Bill Clinton Is Right: There Are Aliens in Space

2 minute read

One of the good things about being an ex-President is that you get to say the kinds of things you could never say when you were still the most powerful person in the world. Take aliens—the space kind. Last night, during an appearance on Jimmy Kimmel’s show, the 42nd prez admitted not only that when he was in the White House he ordered a review of all of the documents related to the long running rumors over aliens landing in Roswell, N.M. in 1947, but that he would not be surprised if we did eventually get a cosmic caller.

“If we were visited someday I wouldn’t be surprised,” he said, “I just hope it’s not like Independence Day,” a reference to the 1996 movie in which aliens do land—and behave very, very badly.

Has Clinton gone ’round the bend? Not a bit–depending on whether you subscribe to the life-is-easy or life-is-hard school of thought. Physicist, broadcaster and author Paul Davies of Arizona State University is one of the leading proponents of the we’re-all-alone camp, arguing in his aptly titled book The Eerie Silence that biology emerging from dead chemicals was such a cosmic longshot that it’s entirely possible it happened only once, here. But that position is becoming increasingly untenable.

First, there are about 300 billion stars in the Milky Way and our galaxy is one of at least 100 billion in the universe. So, as the overworked idiom goes, do the math. What’s more, ever since the Kepler Space Telescope was launched in 2009, close to 4,000 candidate planets have been discovered in the Milky Way and close to 1,000 have been confirmed.

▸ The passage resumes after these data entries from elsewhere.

### src/rtl/can_pkg.sv
// Shared CAN definitions: FSM states, CRC-15 polynomial, field lengths and
// small helpers used by the encoder (and available to a decoder).
package can_pkg;

    typedef enum logic [2:0] {
        ST_IDLE,
        ST_HEADER,
        ST_DATA,
        ST_CRC,
        ST_TAIL
    } can_state_e;

    localparam logic [14:0] CRC_POLY = 15'h4599;

    localparam int ID_A_LEN  = 11;
    localparam int ID_B_LEN  = 18;
    localparam int DLC_LEN   = 4;
    localparam int CRC_LEN   = 15;
    localparam int TAIL_LEN  = 13;
    localparam int STUFF_RUN = 5;

    // SOF + ID_A + RTR/IDE/r0 + DLC, and SOF + ID_A + SRR/IDE + ID_B + RTR/r1/r0 + DLC
    localparam int STD_HDR_LEN = 1 + ID_A_LEN + 3 + DLC_LEN;
    localparam int EXT_HDR_LEN = 1 + ID_A_LEN + 2 + ID_B_LEN + 3 + DLC_LEN;

    function automatic logic [3:0] data_bytes(input logic data_flag, input logic [3:0] dlc);
        if (!data_flag)
            return 4'd0;
        else if (dlc > 4'd8)
            return 4'd8;
        else
            return dlc;
    endfunction

    function automatic logic [14:0] crc15_step(input logic [14:0] crc, input logic data_bit);
        logic [14:0] shifted;
        shifted = {crc[13:0], 1'b0};
        return (data_bit ^ crc[14]) ? (shifted ^ CRC_POLY) : shifted;
    endfunction

endpackage

### src/rtl/can_stuffer.sv
// Bit-stuffing unit: tracks the run of identical transmitted bits and replaces
// the proposed bit with its complement after five in a row, stalling the caller.
module can_stuffer
    import can_pkg::*;
(
    input  logic Clock_TB,
    input  logic Reset_n,
    input  logic load,
    input  logic advance,
    input  logic stuff_en,
    input  logic data_bit,
    output logic tx_bit,
    output logic stall
);

    logic       last_bit_reg;
    logic [2:0] run_cnt_reg;

    assign stall  = stuff_en && (run_cnt_reg == 3'(STUFF_RUN));
    assign tx_bit = stall ? ~last_bit_reg : data_bit;

    always_ff @(posedge Clock_TB or negedge Reset_n) begin
        if (!Reset_n) begin
            last_bit_reg <= 1'b1;
            run_cnt_reg  <= '0;
        end else if (load) begin
            // SOF is dominant and opens the first run
            last_bit_reg <= 1'b0;
            run_cnt_reg  <= 3'd1;
        end else if (advance) begin
            if (!stuff_en) begin
                last_bit_reg <= data_bit;
                run_cnt_reg  <= '0;
            end else if (tx_bit != last_bit_reg) begin
                // a stuff bit always differs, so it also restarts the run here
                last_bit_reg <= tx_bit;
                run_cnt_reg  <= 3'd1;
            end else begin
                run_cnt_reg  <= run_cnt_reg + 3'd1;
            end
        end
    end

endmodule

### src/rtl/can_encoder.sv
// CAN 2.0 frame serializer: latches a frame request, emits header, data, CRC-15
// and recessive tail at CLKS_PER_BIT clocks per bit with bit stuffing.
module can_encoder
    import can_pkg::*;
#(
    parameter int CLKS_PER_BIT = 10
) (
    input  logic        Clock_TB,
    input  logic        Reset_n,
    input  logic        i_Start,
    input  logic        i_Estendido_Flag,
    input  logic        i_Data_Flag,
    input  logic [28:0] i_ID_Field,
    input  logic [3:0]  i_Data_Lenth,
    input  logic [63:0] i_Data_Field,
    output logic        o_Bit_Output,
    output logic        o_Busy,
    output logic        o_Done
);

    localparam int TW = (CLKS_PER_BIT > 2) ? $clog2(CLKS_PER_BIT) : 1;
    localparam logic [TW-1:0] TIMER_LAST = TW'(CLKS_PER_BIT - 1);

    can_state_e  state_reg;
    logic [TW-1:0] timer_reg;
    logic [5:0]  ptr_reg;
    logic [14:0] crc_reg;
    logic        ext_flag_reg;
    logic        data_flag_reg;
    logic [28:0] id_reg;
    logic [3:0]  dlc_reg;
    logic [63:0] data_reg;
    logic        bit_out_reg;
    logic        busy_reg;
    logic        done_reg;

    logic [38:0] hdr_vec;
    logic [5:0]  hdr_idx;
    logic [5:0]  hdr_last;
    logic [3:0]  n_bytes;
    logic [5:0]  data_idx;
    logic [5:0]  data_last;
    logic [3:0]  crc_idx;
    logic        field_bit;
    logic        field_last;
    logic        stuff_en;
    logic        boundary;
    logic        start_accept;
    logic        tx_bit;
    logic        stall;

    // Header is left-aligned so bit 38 is always SOF regardless of format
    assign hdr_vec = ext_flag_reg ?
        {1'b0, id_reg[28:18], 1'b1, 1'b1, id_reg[17:0], ~data_flag_reg, 2'b00, dlc_reg} :
        {1'b0, id_reg[10:0], ~data_flag_reg, 2'b00, dlc_reg, 20'd0};
    assign hdr_idx   = 6'd38 - ptr_reg;
    assign hdr_last  = ext_flag_reg ? 6'(EXT_HDR_LEN - 1) : 6'(STD_HDR_LEN - 1);
    assign n_bytes   = data_bytes(data_flag_reg, dlc_reg);
    assign data_idx  = 6'd63 - ptr_reg;
    assign data_last = {3'(n_bytes - 4'd1), 3'b111};
    assign crc_idx   = 4'(6'(CRC_LEN - 1) - ptr_reg);

    assign boundary     = (state_reg != ST_IDLE) && (timer_reg == TIMER_LAST);
    assign start_accept = (state_reg == ST_IDLE) && i_Start;

    always_comb begin
        field_bit  = 1'b1;
        field_last = 1'b0;
        stuff_en   = 1'b0;
        case (state_reg)
            ST_HEADER: begin
                field_bit  = hdr_vec[hdr_idx];
                field_last = (ptr_reg == hdr_last);
                stuff_en   = 1'b1;
            end
            ST_DATA: begin
                field_bit  = data_reg[data_idx];
                field_last = (ptr_reg == data_last);
                stuff_en   = 1'b1;
            end
            ST_CRC: begin
                field_bit  = crc_reg[crc_idx];
                field_last = (ptr_reg == 6'(CRC_LEN - 1));
                stuff_en   = 1'b1;
            end
            ST_TAIL: begin
                // only a stuff bit owed by the last CRC bit may precede the delimiter
                stuff_en   = (ptr_reg == '0);
            end
            default: ;
        endcase
    end

    can_stuffer u_stuffer (
        .Clock_TB (Clock_TB),
        .Reset_n  (Reset_n),
        .load     (start_accept),
        .advance  (boundary),
        .stuff_en (stuff_en),
        .data_bit (field_bit),
        .tx_bit   (tx_bit),
        .stall    (stall)
    );

    always_ff @(posedge Clock_TB or negedge Reset_n) begin
        if (!Reset_n) begin
            state_reg     <= ST_IDLE;
            timer_reg     <= '0;
            ptr_reg       <= '0;
            crc_reg       <= '0;
            ext_flag_reg  <= 1'b0;
            data_flag_reg <= 1'b0;
            id_reg        <= '0;
            dlc_reg       <= '0;
            data_reg      <= '0;
            bit_out_reg   <= 1'b1;
            busy_reg      <= 1'b0;
            done_reg      <= 1'b0;
        end else begin
            done_reg <= 1'b0;
            case (state_reg)
                ST_IDLE: begin
                    timer_reg   <= '0;
                    bit_out_reg <= 1'b1;
                    if (i_Start) begin
                        ext_flag_reg  <= i_Estendido_Flag;
                        data_flag_reg <= i_Data_Flag;
                        id_reg        <= i_ID_Field;
                        dlc_reg       <= i_Data_Lenth;
                        data_reg      <= i_Data_Field;
                        state_reg     <= ST_HEADER;
                        ptr_reg       <= 6'd1;
                        // SOF is a 0 into a zero register, so the CRC stays 0
                        crc_reg       <= '0;
                        bit_out_reg   <= 1'b0;
                        busy_reg      <= 1'b1;
                    end
                end
                default: begin
                    timer_reg <= boundary ? '0 : timer_reg + 1'b1;
                    if (boundary) begin
                        if (state_reg == ST_TAIL && ptr_reg == 6'(TAIL_LEN)) begin
                            state_reg   <= ST_IDLE;
                            ptr_reg     <= '0;
                            crc_reg     <= '0;
                            bit_out_reg <= 1'b1;
                            busy_reg    <= 1'b0;
                            done_reg    <= 1'b1;
                        end else begin
                            bit_out_reg <= tx_bit;
                            if (!stall) begin
                                if (state_reg == ST_HEADER || state_reg == ST_DATA)
                                    crc_reg <= crc15_step(crc_reg, field_bit);
                                if (field_last) begin
                                    ptr_reg <= '0;
                                    case (state_reg)
                                        ST_HEADER: state_reg <= (n_bytes == 4'd0) ? ST_CRC : ST_DATA;
                                        ST_DATA:   state_reg <= ST_CRC;
                                        default:   state_reg <= ST_TAIL;
                                    endcase
                                end else begin
                                    ptr_reg <= ptr_reg + 6'd1;
                                end
                            end
                        end
                    end
                end
            endcase
        end
    end

    assign o_Bit_Output = bit_out_reg;
    assign o_Busy       = busy_reg;
    assign o_Done       = done_reg;

endmodule
### config.mk
export PLATFORM = sky130hd
export DESIGN_NAME = can_encoder
export DESIGN_NICKNAME = d
export VERILOG_FILES = /design/src/rtl/can_pkg.sv /design/src/rtl/can_stuffer.sv /design/src/rtl/can_encoder.sv
export SDC_FILE = /design/constraint.sdc
export NUM_CORES = 1
export LEC_CHECK = 0
export ABC_CLOCK_PERIOD_IN_PS = 5000
export BUFFER_PORTS_ARGS = -buffer_cell sky130_fd_sc_hd__buf_2
export CAP_MARGIN = 0
export CORE_MARGIN = 3
export CORE_UTILIZATION = 59
export CTS_BUF_LIST = sky130_fd_sc_hd__clkbuf_4 sky130_fd_sc_hd__clkbuf_8
export CTS_CLUSTER_SIZE = 10
export DETAILED_ROUTE_END_ITERATION = 8
export GPL_TIMING_DRIVEN = 0
export PLACE_DENSITY_LB_ADDON = 0.12
export SYNTH_ARGS = -nofsm -noshare
export SYNTH_HDL_FRONTEND = slang
export SYNTH_SLANG_ARGS = --single-unit
### constraint.sdc
create_clock -name Clock_TB -period 5 [get_ports Clock_TB]
set_input_delay 1 -clock Clock_TB [delete_from_list [all_inputs] [get_ports Clock_TB]]
set_output_delay 1 -clock Clock_TB [all_outputs]
set_load 0.02 [all_outputs]
==> results of run 1 <==
## kinds of logic (layout without fill, tap and decap cells)
family | count (synthesis) | in the layout | share of synthesized area (%)
multiplexers | 144 | 144 | 27.5
AND/OR/NAND/NOR | 115 | 115 | 8.47
AO/OA/AOI/OAI | 77 | 77 | 7.97
flip-flops | 134 | 134 | 47.9
adder cells (fa/ha/maj) | 10 | 10 | 1.79
buffers and inverters | 46 | 182 | 3.07
XOR/XNOR | 19 | 19 | 3.36
## per-layer routing
layer / wire [um] / up-vias / track usage, %
met3: 1010 / 21 / 7.58
li1: - / 2266 / -
met2: 7770 / 156 / 41.2
met5: 0 / - / 0
met4: 233 / 0 / 9.39
met1: 6830 / 2488 / 33.4
## worst max-delay path by stage
stage                     from                       end  cells past startpoint
global route        ptr_reg[1]  u_stuffer.run_cnt_reg[2]                     12
global placement    ptr_reg[1]  u_stuffer.run_cnt_reg[2]                     12
detailed placement  ptr_reg[1]  u_stuffer.run_cnt_reg[2]                     12
finish              ptr_reg[1]  u_stuffer.run_cnt_reg[2]                     12
CTS                 ptr_reg[1]  u_stuffer.run_cnt_reg[2]                     12
floorplan           ptr_reg[1]  u_stuffer.run_cnt_reg[2]                     12
## metrics by stage
step | hold WS (ns) | util (%) | setup slack, ns
after floorplan | 0.459 | - | 1.57
after global placement | 0.458 | 66.9 | 0.766
after detailed placement | 0.479 | 67.2 | 0.736
after CTS | 0.489 | 71.6 | 0.671
after global routing | 0.507 | 71.6 | 0.465
final | 0.484 | 71.6 | 0.671
## layout by cell type (no fill, tap or decap), types with 4 or more instances in the layout
cell type     n
buf_2       109
xnor2_1       8
o22ai_1       5
mux4_2       19
clkbuf_1     24
xnor3_1       5
o31ai_1       5
o21ai_0      19
o211ai_1      4
mux2_2      104
clkinvlp_4    4
a21oi_1       5
inv_1         6
dfrtp_1     132
ha_1         10
nor2_1       24
mux4_1        7
nor2b_1      10
nand2b_1      8
nand3_1      16
buf_1         5
nand3b_1      5
clkbuf_8     19
or2_2         5
a22o_1       14
nand2_1      27
mux2i_1      14
bufinv_16     7
xor2_1        6
## area by class of cell
cell class              instances  area share, %
multi-input cells             365           41.6
flip-flops and latches        134           40.7
repair buffers                105           6.72
clock buffers                  19           3.17
clock inverters                12           3.02
plain buffers                  40           2.34
well taps                     143           2.17
inverters                       6          0.273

Planets aren’t the same as biology—witness Earth’s lifeless brothers and sisters in our solar system—but the increasingly evident presence of water and organic chemicals in asteroids, comets and throughout the interstellar medium suggests that the ingredients for life are everywhere. If that’s so, it may take little more than that chemistry plus some energy source (light or heat) plus time to cook up something living. Clinton may have had his political critics in his eight years in the White House, but science, in this case, appears to be on his side.